2) Any idea that claims to contradict a thoroughly researched and experimentally verified model. If someone starts by saying, "My theories overturn the First and Second Laws of Thermodynamics," I pretty much stop listening. Take a look at the webpage of The Thunderbolts Project, which claims that pretty much everything we know about physics -- gravity, electromagnetism, particle physics, convection, heat flow, quantum mechanics, nuclear fusion -- is wrong. Instead, the universe is linked by "a web of electrical circuitry connects and unifies all of nature, organizing galaxies, energizing stars, giving birth to planets and, on our own world, controlling weather and animating biological organisms." While it is always possible that new data could force a revision of a pre-existing model -- look at what Einstein did to Newtonian mechanics -- the chance of a few "progressive scientists, researchers, and laypeople" trashing all of physics in one blow is unlikely in the extreme. If you take a look at the video clips put out by these people (such as this one) you find that mostly they are relying on the fact that physicists' models are themselves incomplete. While no reputable physicist would argue that point -- after all, if their models were complete, they'd all be out of a job, because there'd be nothing left to research -- our ignorance about how some features of the universe work doesn't mean that the framework of science itself is faulty and needs to be replaced.
3) A theory that blurs the distinction between a model and the reality. This one can be pretty insidious, because scientists use models (especially mathematical ones) all the time, and frequently explain their ideas using analogies. On its crudest level, we have people like the Rosicrucians, who think that because much of the universe is describable using mathematics, that the universe is numbers (and those numbers have mystical significance). A subtler example is the work of Stephen Wolfram, who has modeled systems behavior using a construct called a cellular automaton, but who seems to me to cross the line from stating that cellular automata can model many observable processes (this model has been used in everything from developmental biology to particle physics), to stating that the universe is composed of cellular automata. While the first statement is no doubt true, the second remains very much to be demonstrated.
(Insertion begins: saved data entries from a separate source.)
File: src/rtl/io_seq_pkg.sv
// Shared types and default widths for the IO burst sequencer.
package io_seq_pkg;

  localparam int STATE_W = 2;

  localparam int DEF_DW = 32;
  localparam int DEF_AW = 16;
  localparam int DEF_CW = 32;

  typedef enum logic [STATE_W-1:0] {
    IDLE = 2'd0,
    LOAD = 2'd1,
    XFER = 2'd2,
    DONE = 2'd3
  } seq_state_t;

endpackage

File: src/rtl/io_word_counter.sv
// Load/decrement word counter with a registered zero flag.
// It saturates at zero, so a stray decrement can never wrap it around.
module io_word_counter
  import io_seq_pkg::*;
#(
  parameter int W = DEF_CW
) (
  input  logic         clk,
  input  logic         rst,
  input  logic         load,
  input  logic [W-1:0] load_value,
  input  logic         dec,
  output logic [W-1:0] value,
  output logic         zero
);

  // Load has priority over decrement; the zero flag tracks the value being written.
  always_ff @(posedge clk) begin
    if (rst) begin
      value <= '0;
      zero  <= 1'b1;
    end else if (load) begin
      value <= load_value;
      zero  <= (load_value == '0);
    end else if (dec && (value != '0)) begin
      value <= value - W'(1);
      zero  <= (value == W'(1));
    end
  end

endmodule

File: src/rtl/io_burst_sequencer.sv
// Moves one N-word burst from the host IO stream into solver memory,
// issuing one registered memory write per accepted stream word.
module io_burst_sequencer
  import io_seq_pkg::*;
#(
  parameter int DW = DEF_DW,
  parameter int AW = DEF_AW,
  parameter int CW = DEF_CW
) (
  input  logic          clk,
  input  logic          rst,
  input  logic          start,
  input  logic [CW-1:0] count,
  input  logic [AW-1:0] base_addr,
  input  logic          abort,
  input  logic          in_valid,
  input  logic [DW-1:0] in_data,
  output logic          in_ready,
  input  logic          mem_busy,
  output logic          mem_we,
  output logic [AW-1:0] mem_addr,
  output logic [DW-1:0] mem_wdata,
  output logic [CW-1:0] remaining,
  output logic          busy,
  output logic          done,
  output logic          aborted
);

  seq_state_t    state;
  logic [AW-1:0] addr;
  logic          cnt_zero;
  logic          load_cnt;
  logic          beat;

  // Stream handshake: words flow only in XFER and only while memory can take a write.
  always_comb begin
    in_ready = (state == XFER) && !mem_busy;
    beat     = in_ready && in_valid;
    load_cnt = (state == IDLE) && start;
  end

  io_word_counter #(
    .W(CW)
  ) u_counter (
    .clk        (clk),
    .rst        (rst),
    .load       (load_cnt),
    .load_value (count),
    .dec        (beat),
    .value      (remaining),
    .zero       (cnt_zero)
  );

  // Burst FSM together with the address register and the one-cycle-late write port.
  always_ff @(posedge clk) begin
    if (rst) begin
      state     <= IDLE;
      addr      <= '0;
      mem_we    <= 1'b0;
      mem_addr  <= '0;
      mem_wdata <= '0;
      busy      <= 1'b0;
      done      <= 1'b0;
      aborted   <= 1'b0;
    end else begin
      mem_we  <= beat;
      done    <= 1'b0;
      aborted <= 1'b0;
      if (beat) begin
        mem_addr  <= addr;
        mem_wdata <= in_data;
        addr      <= addr + AW'(1);
      end
      case (state)
        IDLE: begin
          if (start) begin
            addr  <= base_addr;
            state <= LOAD;
            busy  <= 1'b1;
          end
        end
        LOAD: begin
          if (cnt_zero) begin
            state <= DONE;
            busy  <= 1'b0;
            done  <= 1'b1;
          end else begin
            state <= XFER;
          end
        end
        XFER: begin
          if (abort) begin
            state   <= IDLE;
            busy    <= 1'b0;
            aborted <= 1'b1;
          end else if (beat && (remaining == CW'(1))) begin
            state <= DONE;
            busy  <= 1'b0;
            done  <= 1'b1;
          end
        end
        DONE: begin
          state <= IDLE;
        end
        default: begin
          state <= IDLE;
          busy  <= 1'b0;
        end
      endcase
    end
  end

endmodule
`config.mk`:
```
export PLATFORM = sky130hd
export DESIGN_NAME = multi_counter
export DESIGN_NICKNAME = d
export VERILOG_FILES = /design/src/rtl/multi_counter.sv
export SDC_FILE = /design/constraint.sdc
export NUM_CORES = 1
export LEC_CHECK = 0
export ABC_AREA = 1
export CAP_MARGIN = 20
export CORE_MARGIN = 5
export CORE_UTILIZATION = 40
export CTS_BUF_LIST = sky130_fd_sc_hd__clkbuf_8
export DETAILED_ROUTE_END_ITERATION = 12
export GPL_TIMING_DRIVEN = 0
export PLACE_DENSITY = 0.58
export SYNTH_ARGS = -nofsm -noshare
export SYNTH_HDL_FRONTEND = slang
export SYNTH_SLANG_ARGS = --single-unit
```
`constraint.sdc`:
```
create_clock -name clk -period 1.85 [get_ports clk]
set_input_delay 0.37 -clock clk [delete_from_list [all_inputs] [get_ports clk]]
set_output_delay 0.37 -clock clk [all_outputs]
set_load 0.03 [all_outputs]
```
--- config.mk ---
export PLATFORM = sky130hd
export DESIGN_NAME = uart_tx_scheduler
export DESIGN_NICKNAME = d
export VERILOG_FILES = /design/src/rtl/uart_sched_pkg.sv /design/src/rtl/uart_sched_rr.sv /design/src/rtl/uart_tx_scheduler.sv
export SDC_FILE = /design/constraint.sdc
export NUM_CORES = 1
export LEC_CHECK = 0
export CAP_MARGIN = 40
export CORE_MARGIN = 8
export CORE_UTILIZATION = 53
export CTS_CLUSTER_SIZE = 16
export DETAILED_ROUTE_END_ITERATION = 16
export PLACE_DENSITY = 0.86
export SKIP_CTS_REPAIR_TIMING = 1
export SLEW_MARGIN = 15
export SYNTH_ARGS = -nofsm -noshare
export SYNTH_HDL_FRONTEND = slang
export SYNTH_HIERARCHICAL = 1
export SYNTH_SLANG_ARGS = --single-unit
--- constraint.sdc ---
create_clock -name sys_clk -period 2.8 [get_ports sys_clk]
set_input_delay 0.56 -clock sys_clk [delete_from_list [all_inputs] [get_ports sys_clk]]
set_output_delay 0.56 -clock sys_clk [all_outputs]
set_load 0.01 [all_outputs]
--- src/rtl/uart_sched_pkg.sv ---
// -----------------------------------------------------------------------------
// uart_sched_pkg
// Shared definitions for the UART frame scheduler:
//   - sched_state_e    : frame sequencing states
//   - TAG_BASE_DEFAULT : default header tag base (low 3 bits must be zero)
//   - ch_width()       : width of a channel index for a given channel count
//   - make_tag()       : header byte for a channel
// -----------------------------------------------------------------------------
package uart_sched_pkg;

   typedef enum logic [2:0] {
      ST_IDLE     = 3'd0,
      ST_HDR_SEND = 3'd1,
      ST_HDR_WHI  = 3'd2,
      ST_HDR_WLO  = 3'd3,
      ST_DAT_SEND = 3'd4,
      ST_DAT_WHI  = 3'd5,
      ST_DAT_WLO  = 3'd6
   } sched_state_e;

   localparam logic [7:0] TAG_BASE_DEFAULT = 8'hA0;

   // Channel index width; never below one bit so ports stay legal.
   function automatic int ch_width(input int num_ch);
      return (num_ch > 1) ? $clog2(num_ch) : 1;
   endfunction

   // Header byte: only the low three bits carry the channel number.
   function automatic logic [7:0] make_tag(input logic [7:0] base, input logic [2:0] ch);
      return base | {5'b00000, ch};
   endfunction

endpackage

--- src/rtl/uart_sched_rr.sv ---
// -----------------------------------------------------------------------------
// uart_sched_rr
// Channel picker for the UART frame scheduler. Channel 0 has strict
// priority; channels 1..NUM_CH-1 are served round-robin starting at the
// registered pointer, which moves to the channel after the last granted
// non-zero channel (wrapping back to 1).
// Ports:
//   clk_i, rst_i : clock, asynchronous active-high reset
//   pend_i       : per-channel pending flags
//   adv_i        : a grant is being taken this cycle (advances the pointer)
//   any_o        : at least one channel pending
//   grant_ch_o   : selected channel (combinational)
// -----------------------------------------------------------------------------
module uart_sched_rr
   import uart_sched_pkg::*;
#(
   parameter int NUM_CH = 3
) (
   input  logic                          clk_i,
   input  logic                          rst_i,
   input  logic [NUM_CH-1:0]             pend_i,
   input  logic                          adv_i,
   output logic                          any_o,
   output logic [ch_width(NUM_CH)-1:0]   grant_ch_o
);

   localparam int CH_W = ch_width(NUM_CH);

   logic [CH_W-1:0] ptr_q;
   logic [CH_W-1:0] ptr_d;
   logic [CH_W-1:0] hi_ch_s;
   logic            hi_vld_s;
   logic [CH_W-1:0] lo_ch_s;
   logic            lo_vld_s;

   // Two descending scans so the lowest qualifying channel wins: "hi" only
   // looks at channels at or above the pointer, "lo" is the wrap-around.
   always_comb begin
      hi_ch_s  = {CH_W{1'b0}};
      hi_vld_s = 1'b0;
      lo_ch_s  = {CH_W{1'b0}};
      lo_vld_s = 1'b0;
      for (int c = NUM_CH - 1; c >= 1; c--) begin
         hi_ch_s  = (pend_i[c] && (CH_W'(c) >= ptr_q)) ? CH_W'(c) : hi_ch_s;
         hi_vld_s = (pend_i[c] && (CH_W'(c) >= ptr_q)) ? 1'b1     : hi_vld_s;
         lo_ch_s  = pend_i[c] ? CH_W'(c) : lo_ch_s;
         lo_vld_s = pend_i[c] ? 1'b1     : lo_vld_s;
      end
   end

   // Final selection: channel 0 first, then round-robin order.
   always_comb begin
      any_o = |pend_i;
      if (pend_i[0]) begin
         grant_ch_o = {CH_W{1'b0}};
      end else if (hi_vld_s) begin
         grant_ch_o = hi_ch_s;
      end else if (lo_vld_s) begin
         grant_ch_o = lo_ch_s;
      end else begin
         grant_ch_o = {CH_W{1'b0}};
      end
   end

   // Next pointer: one past the granted non-zero channel, wrapping to 1.
   always_comb begin
      if (adv_i && (grant_ch_o != {CH_W{1'b0}})) begin
         if (grant_ch_o == CH_W'(NUM_CH - 1)) begin
            ptr_d = CH_W'(1);
         end else begin
            ptr_d = grant_ch_o + CH_W'(1);
         end
      end else begin
         ptr_d = ptr_q;
      end
   end

   // Round-robin pointer register.
   always_ff @(posedge clk_i or posedge rst_i) begin
      if (rst_i) begin
         ptr_q <= CH_W'(1);
      end else begin
         ptr_q <= ptr_d;
      end
   end

endmodule
==> src/rtl/mux_nto1_rr_pkg.sv <==
// Shared definitions for the N:1 registered mux with round-robin selection.
//   MODE_FIXED / MODE_RR : values of the mode_i input.
//   clog2()              : ceiling log2, used to size channel indices.
package mux_nto1_rr_pkg;

  localparam logic MODE_FIXED = 1'b0;
  localparam logic MODE_RR    = 1'b1;

  function automatic int clog2(input int n);
    int r;
    r = 0;
    while ((1 << r) < n) r = r + 1;
    return r;
  endfunction

endpackage

==> src/rtl/mux_nto1_rr_rr_arbiter.sv <==
// Round-robin arbiter: grants the first requester found when scanning
// ptr_i, ptr_i+1, ..., N_CH-1, 0, ..., ptr_i-1.
//   req_i       : per-channel request
//   ptr_i       : highest-priority channel this cycle (must be < N_CH)
//   en_i        : arbitration enable; no grant when low
//   gnt_o       : one-hot grant
//   gnt_idx_o   : index of the granted channel (0 when no grant)
//   gnt_valid_o : a grant exists
module rr_arbiter #(
  parameter int N_CH  = 4,
  parameter int SEL_W = 2
) (
  input  logic [N_CH-1:0]  req_i,
  input  logic [SEL_W-1:0] ptr_i,
  input  logic             en_i,
  output logic [N_CH-1:0]  gnt_o,
  output logic [SEL_W-1:0] gnt_idx_o,
  output logic             gnt_valid_o
);

  logic [SEL_W:0]   sum;
  logic [SEL_W-1:0] idx;

  always_comb begin
    gnt_o       = '0;
    gnt_idx_o   = '0;
    gnt_valid_o = 1'b0;
    sum         = '0;
    idx         = '0;
    for (int off = 0; off < N_CH; off++) begin
      // Wrapped candidate index; one extra bit keeps ptr+off from overflowing.
      sum = {1'b0, ptr_i} + (SEL_W+1)'(off);
      if (sum >= (SEL_W+1)'(N_CH)) sum = sum - (SEL_W+1)'(N_CH);
      idx = sum[SEL_W-1:0];
      if (en_i && !gnt_valid_o && req_i[idx]) begin
        gnt_valid_o = 1'b1;
        gnt_idx_o   = idx;
        gnt_o[idx]  = 1'b1;
      end
    end
  end

endmodule
===== config.mk =====
export PLATFORM = sky130hd
export DESIGN_NAME = cia_serial_port
export DESIGN_NICKNAME = d
export VERILOG_FILES = /design/src/rtl/cia_serial_port.sv
export SDC_FILE = /design/constraint.sdc
export NUM_CORES = 1
export LEC_CHECK = 0
export ABC_AREA = 1
export BUFFER_PORTS_ARGS = -buffer_cell sky130_fd_sc_hd__buf_2
export CELL_PAD_IN_SITES_DETAIL_PLACEMENT = 0
export CELL_PAD_IN_SITES_GLOBAL_PLACEMENT = 1
export CORE_UTILIZATION = 37
export DETAILED_ROUTE_END_ITERATION = 16
export PLACE_DENSITY_LB_ADDON = 0.2
export RECOVER_POWER = 50
export SLEW_MARGIN = 40
export SYNTH_ARGS = -nofsm -noshare
export SYNTH_HDL_FRONTEND = slang
export SYNTH_SLANG_ARGS = --single-unit

===== constraint.sdc =====
create_clock -name clk -period 1.6 [get_ports clk]
set_input_delay 0.08 -clock clk [delete_from_list [all_inputs] [get_ports clk]]
set_output_delay 0.08 -clock clk [all_outputs]
set_load 0.03 [all_outputs]
<file path="config.mk">
export PLATFORM = sky130hd
export DESIGN_NAME = quad_decoder
export DESIGN_NICKNAME = d
export VERILOG_FILES = /design/src/rtl/quad_decoder.sv
export SDC_FILE = /design/constraint.sdc
export NUM_CORES = 1
export LEC_CHECK = 0
export ABC_AREA = 1
export BUFFER_PORTS_ARGS = -buffer_cell sky130_fd_sc_hd__buf_4
export CAP_MARGIN = 5
export CORE_MARGIN = 2
export CORE_UTILIZATION = 40
export CTS_CLUSTER_SIZE = 40
export DETAILED_ROUTE_END_ITERATION = 8
export GPL_TIMING_DRIVEN = 0
export PLACE_DENSITY = 0.68
export SYNTH_ARGS = -nofsm -noshare
export SYNTH_HDL_FRONTEND = slang
export SYNTH_SLANG_ARGS = --single-unit
</file>
<file path="constraint.sdc">
create_clock -name clk -period 2.3 [get_ports clk]
set_clock_uncertainty 0.2 [all_clocks]
set_input_delay 0.345 -clock clk [delete_from_list [all_inputs] [get_ports clk]]
set_output_delay 0.345 -clock clk [all_outputs]
set_load 0.005 [all_outputs]
</file>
4) Experimental claims that no one else seems to be able to replicate. Replicability is one of the most important characteristics of good science, which is why any peer-reviewed paper is expected to give thorough detail about the experimental protocol used. Examples of this abound: three well-known ones are the famous "polywater" debacle, "cold fusion," and Cleve Backster's claim that he'd done an experiment proving that his house plant was aware of his emotional state.
Of course, there are many other good questions to ask that can help separate good science from bad. Is there a profit motive involved in the claim? Does the researcher have an ideological bent that is biasing him/her to ignore contrary evidence? Are the results published in a journal that has adequate peer review? Is anyone who questions the results viewed as hostile/biased/closed-minded?
Given the number of crazy ideas out there, it's absolutely critical that we learn how to recognize what constitutes a scientifically sound idea, and what characteristics should raise red flags that we're looking at pseudoscience. Millions of dollars of hard-earned money are wasted every year on homeopathic "remedies," psychic and astrological readings, crystal therapy, chakra and "energy field" realignment, and so on. The methods of science aren't error-proof, and scientists are fallible humans, just like the rest of us; but if you're looking for the best way to gain a solid understanding of how the universe actually works, science is the only game in town.